August Robert Ludwig Macke was born in Germany on 3 January 1887, in Meschede, Westphalia. He was the only son of August Friedrich Hermann Macke (1845–1904), a building contractor and amateur artist, and his wife, Maria Florentine, née Adolph, (1848–1922), who came from a farming family in Westphalia's Sauerland region. Shortly after August's birth the family settled at Cologne, where Macke was educated at the Kreuzgymnasium (1897–1900) and became a friend of Hans Thuar, who also became an artist. In 1900, when he was thirteen, the family moved to Bonn, where Macke studied at the Realgymnasium and became a friend of Walter Gerhardt and Gerhardt's sister, Elisabeth, whom he married a few years later.

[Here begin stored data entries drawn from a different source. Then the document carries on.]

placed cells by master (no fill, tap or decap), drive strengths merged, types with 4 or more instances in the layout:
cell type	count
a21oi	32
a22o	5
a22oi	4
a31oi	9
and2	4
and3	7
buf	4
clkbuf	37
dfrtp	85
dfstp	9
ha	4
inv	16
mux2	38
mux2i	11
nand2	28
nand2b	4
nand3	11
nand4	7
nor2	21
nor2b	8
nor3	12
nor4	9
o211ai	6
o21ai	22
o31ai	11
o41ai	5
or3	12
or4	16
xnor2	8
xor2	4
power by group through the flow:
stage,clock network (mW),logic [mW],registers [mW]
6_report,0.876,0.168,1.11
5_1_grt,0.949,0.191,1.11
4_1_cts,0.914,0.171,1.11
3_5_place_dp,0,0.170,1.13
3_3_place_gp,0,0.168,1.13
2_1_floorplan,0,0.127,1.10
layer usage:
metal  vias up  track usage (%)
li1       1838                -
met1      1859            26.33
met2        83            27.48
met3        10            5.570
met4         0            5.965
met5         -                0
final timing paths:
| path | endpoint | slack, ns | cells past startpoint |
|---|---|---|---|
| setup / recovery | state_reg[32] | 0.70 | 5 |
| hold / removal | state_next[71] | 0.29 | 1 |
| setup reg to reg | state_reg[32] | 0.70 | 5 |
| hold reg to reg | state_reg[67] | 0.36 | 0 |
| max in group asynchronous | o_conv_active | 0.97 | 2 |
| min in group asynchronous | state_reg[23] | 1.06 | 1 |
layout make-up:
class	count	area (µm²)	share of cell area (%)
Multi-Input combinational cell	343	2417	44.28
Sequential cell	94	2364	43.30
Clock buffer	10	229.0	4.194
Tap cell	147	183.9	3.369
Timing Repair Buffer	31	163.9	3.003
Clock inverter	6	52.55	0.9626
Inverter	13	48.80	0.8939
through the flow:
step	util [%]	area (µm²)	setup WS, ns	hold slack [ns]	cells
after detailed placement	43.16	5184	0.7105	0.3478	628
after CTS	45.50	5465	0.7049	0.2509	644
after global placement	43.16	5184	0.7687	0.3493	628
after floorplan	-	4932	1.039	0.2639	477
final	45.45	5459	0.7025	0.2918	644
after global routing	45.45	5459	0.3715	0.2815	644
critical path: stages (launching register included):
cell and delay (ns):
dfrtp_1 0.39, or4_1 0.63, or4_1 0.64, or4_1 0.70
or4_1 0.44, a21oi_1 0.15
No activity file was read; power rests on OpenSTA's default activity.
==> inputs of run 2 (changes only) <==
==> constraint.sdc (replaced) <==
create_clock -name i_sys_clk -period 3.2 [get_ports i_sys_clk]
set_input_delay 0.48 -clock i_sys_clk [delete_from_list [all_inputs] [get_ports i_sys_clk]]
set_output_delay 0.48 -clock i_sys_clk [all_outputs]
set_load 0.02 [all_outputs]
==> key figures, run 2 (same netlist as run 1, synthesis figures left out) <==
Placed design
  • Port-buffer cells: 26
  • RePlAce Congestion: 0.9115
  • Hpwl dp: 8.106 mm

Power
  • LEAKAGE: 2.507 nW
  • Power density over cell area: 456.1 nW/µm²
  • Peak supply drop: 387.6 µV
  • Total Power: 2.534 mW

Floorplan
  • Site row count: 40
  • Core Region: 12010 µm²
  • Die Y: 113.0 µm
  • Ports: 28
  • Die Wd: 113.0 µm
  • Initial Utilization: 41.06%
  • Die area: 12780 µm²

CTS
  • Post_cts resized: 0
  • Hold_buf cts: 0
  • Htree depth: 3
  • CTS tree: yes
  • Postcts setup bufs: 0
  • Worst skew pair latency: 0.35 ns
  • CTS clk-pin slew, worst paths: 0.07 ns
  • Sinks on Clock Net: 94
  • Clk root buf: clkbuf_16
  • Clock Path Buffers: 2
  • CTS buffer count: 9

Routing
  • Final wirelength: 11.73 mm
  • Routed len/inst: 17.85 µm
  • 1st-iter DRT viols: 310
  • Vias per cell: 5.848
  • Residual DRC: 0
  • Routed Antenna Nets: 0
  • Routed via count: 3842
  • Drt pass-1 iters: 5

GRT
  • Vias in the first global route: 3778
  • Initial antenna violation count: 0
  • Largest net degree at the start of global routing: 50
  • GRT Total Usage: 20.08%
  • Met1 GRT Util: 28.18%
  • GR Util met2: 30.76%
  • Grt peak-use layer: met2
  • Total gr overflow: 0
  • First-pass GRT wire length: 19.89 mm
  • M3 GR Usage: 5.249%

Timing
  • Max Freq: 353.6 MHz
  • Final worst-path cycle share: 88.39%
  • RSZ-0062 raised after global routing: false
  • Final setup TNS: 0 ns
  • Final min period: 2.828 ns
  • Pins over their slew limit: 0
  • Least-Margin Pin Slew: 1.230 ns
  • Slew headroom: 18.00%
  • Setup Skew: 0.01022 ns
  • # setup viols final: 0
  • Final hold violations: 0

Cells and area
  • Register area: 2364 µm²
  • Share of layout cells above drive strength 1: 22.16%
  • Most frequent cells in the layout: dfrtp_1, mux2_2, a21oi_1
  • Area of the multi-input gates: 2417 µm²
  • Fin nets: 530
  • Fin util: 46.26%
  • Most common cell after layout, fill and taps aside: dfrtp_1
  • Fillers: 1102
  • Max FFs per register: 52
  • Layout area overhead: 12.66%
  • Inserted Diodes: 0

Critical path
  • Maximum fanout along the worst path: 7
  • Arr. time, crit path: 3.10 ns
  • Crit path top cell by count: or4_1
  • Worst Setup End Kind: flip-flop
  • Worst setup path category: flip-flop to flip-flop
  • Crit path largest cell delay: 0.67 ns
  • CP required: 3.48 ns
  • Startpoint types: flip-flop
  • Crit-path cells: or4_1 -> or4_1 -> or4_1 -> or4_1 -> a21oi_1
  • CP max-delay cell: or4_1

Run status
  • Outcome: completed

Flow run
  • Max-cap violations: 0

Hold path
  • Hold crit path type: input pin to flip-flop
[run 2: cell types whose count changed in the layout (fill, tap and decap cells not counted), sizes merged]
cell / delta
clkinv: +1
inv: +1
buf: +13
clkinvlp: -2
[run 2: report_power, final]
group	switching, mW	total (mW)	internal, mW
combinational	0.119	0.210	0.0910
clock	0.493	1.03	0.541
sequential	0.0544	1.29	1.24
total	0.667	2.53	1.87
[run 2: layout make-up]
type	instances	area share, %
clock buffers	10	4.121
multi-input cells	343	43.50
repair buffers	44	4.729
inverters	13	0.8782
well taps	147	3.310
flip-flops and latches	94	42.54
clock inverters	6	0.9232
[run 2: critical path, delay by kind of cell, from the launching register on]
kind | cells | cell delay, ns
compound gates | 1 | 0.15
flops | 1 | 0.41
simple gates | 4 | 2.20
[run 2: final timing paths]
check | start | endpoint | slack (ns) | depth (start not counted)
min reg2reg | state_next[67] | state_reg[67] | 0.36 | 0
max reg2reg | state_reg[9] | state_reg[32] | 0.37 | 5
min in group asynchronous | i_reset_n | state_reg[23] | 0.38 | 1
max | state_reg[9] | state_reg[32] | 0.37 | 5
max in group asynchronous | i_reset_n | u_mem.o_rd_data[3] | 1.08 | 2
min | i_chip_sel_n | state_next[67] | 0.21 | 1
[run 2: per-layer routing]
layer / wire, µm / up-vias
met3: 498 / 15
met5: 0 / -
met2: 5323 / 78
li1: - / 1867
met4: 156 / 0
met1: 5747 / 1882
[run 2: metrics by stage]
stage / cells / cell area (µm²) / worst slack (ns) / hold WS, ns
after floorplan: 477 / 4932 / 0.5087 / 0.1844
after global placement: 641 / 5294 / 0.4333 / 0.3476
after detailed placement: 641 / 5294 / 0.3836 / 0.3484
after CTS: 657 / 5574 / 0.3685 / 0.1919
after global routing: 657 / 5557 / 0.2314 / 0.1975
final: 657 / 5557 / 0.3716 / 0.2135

The first artistic works to make an impression on the boy were his father's drawings, the Japanese prints collected by his friend Thuar's father and the works of Arnold Böcklin which he saw on a visit to Basel in 1900. In 1904 Macke's father died, and in that year Macke enrolled at the Kunstakademie Düsseldorf, under Adolf Maennchen (1904–1906). During this period he also took evening classes under Fritz Helmut Ehmke (1905), did some work as a stage and costume designer at the Schauspielhaus Düsseldorf, and visited northern Italy (1905) and Netherlands, Belgium and Britain (1906).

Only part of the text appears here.